When a monetary system and its monetary exchange note become devalued, it requires more of those pieces of paper to purchase the same usable good. When a private, central banking cartel known as the Federal Reserve Bank prints trillions of dollars out of thin air, this is exactly what has happened to our countries currency. As precious as a country’s currency is to its health, there is yet another currency which is becoming devalued; the currency of words is under attack and in the process of becoming bankrupted.
As a model for how devalued a person’s word has become, look to our countries last four presidents.

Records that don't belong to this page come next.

`src/rtl/imm_gen_pipe.sv`:
```
// ARMv8 immediate generator: decodes B/CB/D/I/MOVZ fields from an instruction word and emits
// the extended immediate through a 1- or 2-stage valid/ready pipeline.
module imm_gen_pipe #(
  parameter int unsigned XLEN         = 64,
  parameter int unsigned STAGES       = 2,
  parameter int unsigned SHIFT_BRANCH = 1
) (
  input  logic            clk,
  input  logic            reset,
  input  logic            in_valid,
  output logic            in_ready,
  input  logic [31:0]     instr,
  output logic            out_valid,
  input  logic            out_ready,
  output logic [XLEN-1:0] imm,
  output logic [2:0]      fmt,
  output logic            illegal,
  output logic [15:0]     illegal_cnt
);

  typedef enum logic [2:0] {
    FmtNone = 3'd0,
    FmtB    = 3'd1,
    FmtCb   = 3'd2,
    FmtD    = 3'd3,
    FmtI    = 3'd4,
    FmtMov  = 3'd5
  } fmt_e;

  fmt_e        dec_fmt;
  logic        dec_ill;
  logic [25:0] dec_raw;
  logic [1:0]  dec_hw;

  always_comb begin
    dec_fmt = FmtNone;
    dec_raw = '0;
    dec_hw  = '0;
    if (instr[30:26] == 5'b00101) begin
      dec_fmt = FmtB;
      dec_raw = instr[25:0];
    end else if (instr[31:25] == 7'b1011010 || instr[31:24] == 8'b01010100) begin
      dec_fmt = FmtCb;
      dec_raw = {7'd0, instr[23:5]};
    end else if (instr[31:21] == 11'b11111000010 || instr[31:21] == 11'b11111000000) begin
      dec_fmt = FmtD;
      dec_raw = {17'd0, instr[20:12]};
    end else if (instr[31:22] == 10'b1001000100 || instr[31:22] == 10'b1101000100) begin
      dec_fmt = FmtI;
      dec_raw = {14'd0, instr[21:10]};
    end else if (instr[31:23] == 9'b110100101 && !(XLEN == 32 && instr[22])) begin
      // hw >= 2 would place the field entirely above bit 31 of a 32-bit result
      dec_fmt = FmtMov;
      dec_raw = {10'd0, instr[20:5]};
      dec_hw  = instr[22:21];
    end
    dec_ill = (dec_fmt == FmtNone);
  end

  function automatic logic [XLEN-1:0] extend(fmt_e f, logic [25:0] raw, logic [1:0] hw);
    logic [63:0] full;
    full = '0;
    case (f)
      FmtB: begin
        full = {{38{raw[25]}}, raw};
        if (SHIFT_BRANCH != 0) full = full << 2;
      end
      FmtCb: begin
        full = {{45{raw[18]}}, raw[18:0]};
        if (SHIFT_BRANCH != 0) full = full << 2;
      end
      FmtD:    full = {{55{raw[8]}}, raw[8:0]};
      FmtI:    full = {52'd0, raw[11:0]};
      FmtMov:  full = {48'd0, raw[15:0]} << {hw, 4'b0000};
      default: full = '0;
    endcase
    return full[XLEN-1:0];
  endfunction

  logic            out_valid_q;
  logic [XLEN-1:0] imm_q;
  fmt_e            fmt_q;
  logic            illegal_q;
  logic [15:0]     cnt_q;

  logic            ready_out;
  logic            ready_in;
  logic            st_valid;
  fmt_e            st_fmt;
  logic            st_ill;
  logic [XLEN-1:0] st_imm;

  assign ready_out = !out_valid_q || out_ready;
  assign in_ready  = ready_in && !reset;

  if (STAGES == 2) begin : g_two
    logic        v1_q;
    fmt_e        fmt1_q;
    logic        ill1_q;
    logic [25:0] raw1_q;
    logic [1:0]  hw1_q;

    always_ff @(posedge clk) begin
      if (reset) begin
        v1_q   <= 1'b0;
        fmt1_q <= FmtNone;
        ill1_q <= 1'b0;
        raw1_q <= '0;
        hw1_q  <= '0;
      end else if (ready_in) begin
        v1_q <= in_valid;
        if (in_valid) begin
          fmt1_q <= dec_fmt;
          ill1_q <= dec_ill;
          raw1_q <= dec_raw;
          hw1_q  <= dec_hw;
        end
      end
    end

    assign ready_in = !v1_q || ready_out;
    assign st_valid = v1_q;
    assign st_fmt   = fmt1_q;
    assign st_ill   = ill1_q;
    assign st_imm   = extend(fmt1_q, raw1_q, hw1_q);
  end else begin : g_one
    assign ready_in = ready_out;
    assign st_valid = in_valid;
    assign st_fmt   = dec_fmt;
    assign st_ill   = dec_ill;
    assign st_imm   = extend(dec_fmt, dec_raw, dec_hw);
  end

  // Output register only changes on a load, so a stalled result holds still
  always_ff @(posedge clk) begin
    if (reset) begin
      out_valid_q <= 1'b0;
      imm_q       <= '0;
      fmt_q       <= FmtNone;
      illegal_q   <= 1'b0;
    end else if (ready_out) begin
      out_valid_q <= st_valid;
      if (st_valid) begin
        imm_q     <= st_imm;
        fmt_q     <= st_fmt;
        illegal_q <= st_ill;
      end
    end
  end

  always_ff @(posedge clk) begin
    if (reset) begin
      cnt_q <= '0;
    end else if (in_valid && in_ready && dec_ill && cnt_q != 16'hFFFF) begin
      cnt_q <= cnt_q + 16'd1;
    end
  end

  assign out_valid   = out_valid_q;
  assign imm         = imm_q;
  assign fmt         = fmt_q;
  assign illegal     = illegal_q;
  assign illegal_cnt = cnt_q;

endmodule

```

George HW Bush’s famous promise of “read my lips: no new taxes”, quickly was thrown under the carpet once elected. Bill Clinton’s insistence when he said that “I did not have relations with that woman”, was found to be an impeachable offense, as he lied under oath in a congressional hearing. The fellow after that, “W” knowingly lied to the American people and the world when he insisted that there is “no doubt that Iraq has weapons of mass destruction”. Used as a justification to take America into wars that has cost our country not only an unfathomable amount of money and precious lives of soldiers, but also countless deaths of civilians in the countries that we have invaded and occupied. Our most recent engineer to destroy the currency of words has followed the same trend as his previous three predecessors. During a campaign speech in October 2007, our Noble Peace Prize winning President, insisted that that “I will promise you this, that if we have not gotten our troops out by the time I am president, it is the first thing I will do. I will get our troops home. We will bring an end to this war. You can take that to the bank“. B.O. has promised us that we can take that promise to the bankrupt bank of words, expanding from two unconstitutional wars, to five of them.

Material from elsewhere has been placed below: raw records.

`config.mk`:
```
export PLATFORM = sky130hd
export DESIGN_NAME = uart_rx
export DESIGN_NICKNAME = d
export VERILOG_FILES = /design/src/rtl/uart_rx.sv
export SDC_FILE = /design/constraint.sdc
export NUM_CORES = 1
export LEC_CHECK = 0
export ABC_AREA = 0
export CELL_PAD_IN_SITES_DETAIL_PLACEMENT = 0
export CELL_PAD_IN_SITES_GLOBAL_PLACEMENT = 1
export CORE_AREA = 2 2 87 89
export DETAILED_ROUTE_END_ITERATION = 7
export DIE_AREA = 0 0 89 91
export GPL_ROUTABILITY_DRIVEN = 0
export PLACE_DENSITY_LB_ADDON = 0.1
export RECOVER_POWER = 100
export SYNTH_ARGS = -nofsm -noshare
export SYNTH_HDL_FRONTEND = slang
export SYNTH_SLANG_ARGS = --single-unit
```
`constraint.sdc`:
```
create_clock -name clk -period 3.3 [get_ports clk]
set_input_delay 0.66 -clock clk [delete_from_list [all_inputs] [get_ports clk]]
set_output_delay 0.66 -clock clk [all_outputs]
set_load 0.005 [all_outputs]
```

For most people, they find that talk is cheap. If you say that “you love me”, you must also “show me that you love me”. If you say that you will do something, put your money where your mouth is. In the Gospel of Luke, “the apostles, when they had returned from an exhausting mission trip, told Him (Jesus) all that they had done” (9:10). Taking them to a deserted place, He also gave them an opportunity to show Him, rather than to just tell Him. Jesus gave the disciples an opportunity to show Him how much they loved God and their fellow man. He told His disciples to have the five thousand men sit down in groups of fifty (9:14). He then “took the five loaves and the two fish, and looking up to heaven, He blessed and broke them, and gave them to the disciples to set before the multitude. So they all ate and were filled, and twelve baskets of the leftover fragments were taken up by them” (9:16-17). You can tell God that you intend to serve Him or talk to Him about what you have done, but it is far BETTER TO SPEAK BY YOUR ACTIONS. You can tell your husband that you respect him, but it is better to show him. It is great to tell your wife that you love her, but it is more nourishing for her to see it in your actions towards her.

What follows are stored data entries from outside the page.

### src/rtl/uart_tx_buffered.sv
// Buffered UART transmitter: DEPTH-entry byte FIFO drained onto an 8N1 line (8E1 with UART_TX_PARITY_EN).
// Latency: write at edge N into an idle, empty buffer pops at N+1; tx falls right after that edge.
// Backpressure: none on the host; writes while full are dropped and latch the sticky overflow flag.
`timescale 1ns/1ps
module uart_tx_buffered
  import uart_pkg::*;
#(
  parameter int CLK_FREQ = 100_000_000,
  parameter int BAUD     = 10_000_000,
  parameter int DEPTH    = 4
) (
  input  logic                     clk,
  input  logic                     rst,
  input  logic [7:0]               wr_data,
  input  logic                     wr_en,
  output logic                     tx,
  output logic                     busy,
  output logic                     full,
  output logic                     empty,
  output logic [$clog2(DEPTH):0]   count,
  output logic                     overflow
);

  localparam int CLKS_PER_BIT = clks_per_bit(CLK_FREQ, BAUD);
  localparam int PTR_W        = $clog2(DEPTH);
  localparam int CNT_W        = PTR_W + 1;

  // FIFO storage and bookkeeping
  logic [DATA_BITS-1:0] mem_q [DEPTH];
  logic [PTR_W-1:0]     wr_ptr_q, wr_ptr_d;
  logic [PTR_W-1:0]     rd_ptr_q, rd_ptr_d;
  logic [CNT_W-1:0]     count_q,  count_d;
  logic                 ovf_q,    ovf_d;
  logic                 push;
  logic                 pop;
  logic [DATA_BITS-1:0] head;

  // Frame FSM
  tx_state_t            state_q,   state_d;
  logic [2:0]           bit_idx_q, bit_idx_d;
  logic [DATA_BITS-1:0] shreg_q,   shreg_d;
  logic                 tx_q,      tx_d;
`ifdef UART_TX_PARITY_EN
  logic                 parity_q,  parity_d;
`endif
  logic                 bit_done;
  logic                 baud_clr;

  assign full     = (count_q == CNT_W'(DEPTH));
  assign empty    = (count_q == '0);
  assign count    = count_q;
  assign overflow = ovf_q;
  assign tx       = tx_q;
  assign busy     = (state_q != IDLE);
  assign head     = mem_q[rd_ptr_q];

  // A full FIFO drops the write even if the same edge pops an entry.
  assign push = wr_en && !full;

  // Bit timer restarts on every state change and is parked at zero while idle.
  assign baud_clr = (state_q == IDLE) || (state_d != state_q);

  uart_baud_gen #(
    .CLKS_PER_BIT(CLKS_PER_BIT)
  ) u_baud (
    .clk      (clk),
    .rst      (rst),
    .clr      (baud_clr),
    .bit_done (bit_done)
  );

  // FIFO pointer/count/overflow next state; pointers wrap naturally at DEPTH.
  always_comb begin
    wr_ptr_d = push ? wr_ptr_q + 1'b1 : wr_ptr_q;
    rd_ptr_d = pop  ? rd_ptr_q + 1'b1 : rd_ptr_q;
    count_d  = count_q;
    case ({push, pop})
      2'b10:   count_d = count_q + 1'b1;
      2'b01:   count_d = count_q - 1'b1;
      default: count_d = count_q;
    endcase
    ovf_d = ovf_q || (wr_en && full);
  end

  // Frame sequencing: pop, start bit, 8 data bits LSB first, [parity], stop bit.
  always_comb begin
    state_d   = state_q;
    bit_idx_d = bit_idx_q;
    shreg_d   = shreg_q;
    tx_d      = tx_q;
    pop       = 1'b0;
`ifdef UART_TX_PARITY_EN
    parity_d  = parity_q;
`endif
    case (state_q)
      IDLE: begin
        tx_d = 1'b1;
        if (!empty) begin
          pop      = 1'b1;
          shreg_d  = head;
`ifdef UART_TX_PARITY_EN
          parity_d = ^head;
`endif
          tx_d     = 1'b0;
          state_d  = START;
        end
      end
      START: begin
        if (bit_done) begin
          state_d   = DATA;
          bit_idx_d = 3'd0;
          tx_d      = shreg_q[0];
        end
      end
      DATA: begin
        if (bit_done) begin
          if (bit_idx_q == 3'(DATA_BITS - 1)) begin
`ifdef UART_TX_PARITY_EN
            state_d = PARITY;
            tx_d    = parity_q;
`else
            state_d = STOP;
            tx_d    = 1'b1;
`endif
          end else begin
            bit_idx_d = bit_idx_q + 3'd1;
            shreg_d   = shreg_q >> 1;
            tx_d      = shreg_q[1];
          end
        end
      end
`ifdef UART_TX_PARITY_EN
      PARITY: begin
        if (bit_done) begin
          state_d = STOP;
          tx_d    = 1'b1;
        end
      end
`endif
      STOP: begin
        if (bit_done) begin
          if (!empty) begin
            // Chain straight into the next start bit: no idle gap.
            pop      = 1'b1;
            shreg_d  = head;
`ifdef UART_TX_PARITY_EN
            parity_d = ^head;
`endif
            tx_d     = 1'b0;
            state_d  = START;
          end else begin
            tx_d    = 1'b1;
            state_d = IDLE;
          end
        end
      end
      default: begin
        tx_d    = 1'b1;
        state_d = IDLE;
      end
    endcase
  end

  // FIFO storage needs no reset; occupancy is tracked by count_q.
  always_ff @(posedge clk) begin
    if (push) begin
      mem_q[wr_ptr_q] <= wr_data;
    end
  end

  // Control state; reset aborts any frame and forces the line high immediately.
  always_ff @(posedge clk or posedge rst) begin
    if (rst) begin
      wr_ptr_q  <= '0;
      rd_ptr_q  <= '0;
      count_q   <= '0;
      ovf_q     <= 1'b0;
      state_q   <= IDLE;
      bit_idx_q <= 3'd0;
      shreg_q   <= '0;
      tx_q      <= 1'b1;
`ifdef UART_TX_PARITY_EN
      parity_q  <= 1'b0;
`endif
    end else begin
      wr_ptr_q  <= wr_ptr_d;
      rd_ptr_q  <= rd_ptr_d;
      count_q   <= count_d;
      ovf_q     <= ovf_d;
      state_q   <= state_d;
      bit_idx_q <= bit_idx_d;
      shreg_q   <= shreg_d;
      tx_q      <= tx_d;
`ifdef UART_TX_PARITY_EN
      parity_q  <= parity_d;
`endif
    end
  end

endmodule

### config.mk
export PLATFORM = sky130hd
export DESIGN_NAME = uart_tx_buffered
export DESIGN_NICKNAME = d
export VERILOG_FILES = /design/src/rtl/uart_pkg.sv /design/src/rtl/uart_baud_gen.sv /design/src/rtl/uart_tx_buffered.sv
export SDC_FILE = /design/constraint.sdc
export NUM_CORES = 1
export LEC_CHECK = 0
export CORE_ASPECT_RATIO = 1.2
export CORE_MARGIN = 2
export CORE_UTILIZATION = 25
export DETAILED_ROUTE_END_ITERATION = 10
export PLACE_DENSITY = 0.37
export SLEW_MARGIN = 20
export SYNTH_ARGS = -nofsm -noshare
export SYNTH_HDL_FRONTEND = slang
export SYNTH_SLANG_ARGS = --single-unit
### constraint.sdc
create_clock -name clk -period 2.9 [get_ports clk]
set_input_delay 0.725 -clock clk [delete_from_list [all_inputs] [get_ports clk]]
set_output_delay 0.725 -clock clk [all_outputs]
set_load 0.05 [all_outputs]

When you have done an act of love of service it is BETTER TO NOT BOAST ABOUT WHAT YOU HAVE DONE but if someone must speak about it, is is BETTER FOR OTHERS TO SPEAK ON YOUR BEHALF. As Paul, who was a great orator, was about open his mouth and speak, Gallio spoke on his behalf (Acts 18:14). Two months ago, we saw the power of others speaking on our behalf. How the world took notice when Congressman Wolf of VA, Senator Menendez of NJ and countless others spoke out on the persecution against Copts in Egypt. It is no longer the Copts who are speaking about the plight of Copts in Egypt, but an army has begun to speak of equal rights in Egypt. In a like manner, when you have done something good, it is better to not boast about the good thing that you have done, for we say with Paul that “when I preach the gospel, I cannot boast, for I am compelled to preach. Woe to me if I do not preach the gospel” (1 Corinthians 9:16). It is the love of God that compels us to act, to help, to serve, to love.
Jesus Christ, the Word of God, was concise in His words and extravagant in His life of love. The most powerful sermon Christ ever preached was one without words. “He was oppressed and afflicted, yet he did not open his mouth; he was led like a lamb to the slaughter, and as a sheep before its shearers is silent, so he did not open his mouth” (Isaiah 53:7). Set your eyes upon the most powerful sermon the world has ever seen, the Cross, and seek to imitate it.